<< Click to Display Table of Contents >> Memory Management |
![]() ![]() ![]() |
❖DataGrid Life Cycle Management
In the product, DataGrid interface is defined to express the operation results. Generally DataGrid object is deemed to exist in large quantity, and also one type of object occupying larger memory space. Therefore, the life cycle of DataGrid object directly concerns the rationality of using memory of product, which impacts the calculation efficiency.
Therefore, in the product, optimize the management mode of life cycle of DataGrid object, to avoid the premature recovery or later recovery of DataGrid object, which can timely eliminate the unused DataGrid object, decrease the occupation of memory for no reason, and effectively control the increase of serial directory.
•Relevant Properties Configuration:
The following values in property configuration are system default, which can be adjusted according to the usage, generally the default value will do.
Attribute |
Description |
---|---|
sys.lifecycle.managed=true |
Define whether to start the life cycle management of DataGrid object |
sys.lifecycle.debug=false |
Define whether to open the debugging information, suggest to close in using |
lifecycle.check.period=7200000 |
Define the time interval of checking DataGrid information in the system |
❖Cache design of executive result
When running the product, the operation result will be reasonably cached, which not only saves the calculation resource, but improves the product experience. Currently, the product has supported the cache of operation result. The cache takes the basic operation result of Query as the basic cell, the post processing of basic operation result will not be cached. The different operation based on the same Query is not considered on the caching level. In 7.0 version, the above cache mechanism is improved to further increase the reuse ration of results, so as to improve the efficiency of operation.

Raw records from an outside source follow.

$ cat src/design/proc_ci_pkg.sv
`default_nettype none

package proc_ci_pkg;

  // Request from one requester to the shared memory
  typedef struct packed {
    logic        we;
    logic [7:0]  addr;
    logic [31:0] wdata;
  } mem_req_t;

  // Read data valid while ack is high
  typedef struct packed {
    logic [31:0] rdata;
  } mem_rsp_t;

  // Host command bytes in ASCII
  typedef enum logic [7:0] {
    CMD_ID    = 8'h49,  // 'I'
    CMD_WRITE = 8'h57,  // 'W'
    CMD_READ  = 8'h52,  // 'R'
    CMD_RUN   = 8'h47   // 'G'
  } host_cmd_e;

  // Core opcodes in instruction bits 31:24
  typedef enum logic [7:0] {
    OP_LDI  = 8'h01,
    OP_LD   = 8'h02,
    OP_ST   = 8'h03,
    OP_ADD  = 8'h04,
    OP_SUB  = 8'h05,
    OP_JNZ  = 8'h06,
    OP_HALT = 8'h07
  } core_op_e;

  // Acknowledge byte 'K'
  localparam logic [7:0] REPLY_OK = 8'h4B;

endpackage

`default_nettype wire

$ cat src/design/host_ctrl.sv
`timescale 1ns/100ps
`default_nettype none

module host_ctrl #(
  parameter logic [7:0] BOARD_ID = 8'hA5
) (
  input  logic                   clk,
  input  logic                   rst_n_i,
  input  logic [7:0]             rx_byte_i,
  input  logic                   rx_valid_i,
  output logic [7:0]             tx_byte_o,
  output logic                   tx_start_o,
  input  logic                   tx_busy_i,
  output logic                   mem_req_o,
  output proc_ci_pkg::mem_req_t  mem_req_data_o,
  input  logic                   mem_ack_i,
  input  proc_ci_pkg::mem_rsp_t  mem_rsp_i,
  output logic                   core_rst_o,
  input  logic                   core_halted_i
);

  typedef enum logic [3:0] {
    S_IDLE,
    S_ADDR,
    S_DATA,
    S_MEM,
    S_MEM_END,
    S_SEND,
    S_SEND_WAIT,
    S_RUN_RST,
    S_RUN_WAIT
  } ctrl_state_e;

  ctrl_state_e             state_q;
  proc_ci_pkg::host_cmd_e  cmd_q;
  logic [7:0]              addr_q;
  logic [31:0]             wdata_q;
  logic [1:0]              byte_cnt_q;
  logic [31:0]             reply_q;
  logic [2:0]              reply_cnt_q;

  assign mem_req_o  = (state_q == S_MEM);
  assign tx_start_o = (state_q == S_SEND) && !tx_busy_i;
  assign tx_byte_o  = reply_q[7:0];

  always_comb begin
    mem_req_data_o.we    = (cmd_q == proc_ci_pkg::CMD_WRITE);
    mem_req_data_o.addr  = addr_q;
    mem_req_data_o.wdata = wdata_q;
  end

  always_ff @(posedge clk) begin
    if (!rst_n_i) begin
      state_q     <= S_IDLE;
      cmd_q       <= proc_ci_pkg::CMD_ID;
      reply_cnt_q <= '0;
      core_rst_o  <= 1'b1;
    end else begin
      case (state_q)
        S_IDLE: begin
          if (rx_valid_i) begin
            case (rx_byte_i)
              proc_ci_pkg::CMD_ID: begin
                reply_q     <= {24'h0, BOARD_ID};
                reply_cnt_q <= 3'd1;
                state_q     <= S_SEND;
              end
              proc_ci_pkg::CMD_WRITE, proc_ci_pkg::CMD_READ: begin
                cmd_q   <= proc_ci_pkg::host_cmd_e'(rx_byte_i);
                state_q <= S_ADDR;
              end
              proc_ci_pkg::CMD_RUN: begin
                core_rst_o <= 1'b1;
                state_q    <= S_RUN_RST;
              end
              // Unknown first bytes are ignored
              default: state_q <= S_IDLE;
            endcase
          end
        end
        S_ADDR: begin
          if (rx_valid_i) begin
            addr_q     <= rx_byte_i;
            byte_cnt_q <= '0;
            state_q    <= (cmd_q == proc_ci_pkg::CMD_WRITE) ? S_DATA : S_MEM;
          end
        end
        S_DATA: begin
          // Little-endian so the first byte lands in the low lane
          if (rx_valid_i) begin
            wdata_q    <= {rx_byte_i, wdata_q[31:8]};
            byte_cnt_q <= byte_cnt_q + 1'b1;
            if (byte_cnt_q == 2'd3) begin
              state_q <= S_MEM;
            end
          end
        end
        S_MEM: begin
          if (mem_ack_i) begin
            if (cmd_q == proc_ci_pkg::CMD_WRITE) begin
              reply_q     <= {24'h0, proc_ci_pkg::REPLY_OK};
              reply_cnt_q <= 3'd1;
            end else begin
              reply_q     <= mem_rsp_i.rdata;
              reply_cnt_q <= 3'd4;
            end
            state_q <= S_MEM_END;
          end
        end
        S_MEM_END: begin
          if (!mem_ack_i) begin
            state_q <= S_SEND;
          end
        end
        S_SEND: begin
          if (!tx_busy_i) begin
            reply_q     <= {8'h00, reply_q[31:8]};
            reply_cnt_q <= reply_cnt_q - 3'd1;
            state_q     <= S_SEND_WAIT;
          end
        end
        S_SEND_WAIT: begin
          if (!tx_busy_i) begin
            state_q <= (reply_cnt_q == 3'd0) ? S_IDLE : S_SEND;
          end
        end
        S_RUN_RST: begin
          core_rst_o <= 1'b0;
          state_q    <= S_RUN_WAIT;
        end
        S_RUN_WAIT: begin
          if (core_halted_i) begin
            reply_q     <= {24'h0, proc_ci_pkg::REPLY_OK};
            reply_cnt_q <= 3'd1;
            state_q     <= S_SEND;
          end
        end
        default: state_q <= S_IDLE;
      endcase
    end
  end

endmodule

`default_nettype wire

The following rules need to be fulfilled for whether the final operation result need to be cached:
•The proceeding operation is not detailed query;
•The queried corresponding mode of dashboard is non-editing status;
•When the final operation result and cached result are the same ( if there is no subsequent processing, or only expression or sorting are included), the caching is not needed;
•When the recording line of cached result is lesser, or the execution time of subsequent processing is relatively short, the caching is not needed.
For the cache of operation result of mart data, the current result is saved in the memory, and the default effective time is 15 minutes. In order to strengthen the experience of data viewing, and reach the effect of opening the dashboard in seconds, we permanently cache the execution result of dashboard, and save it on the disk to display the data immediately.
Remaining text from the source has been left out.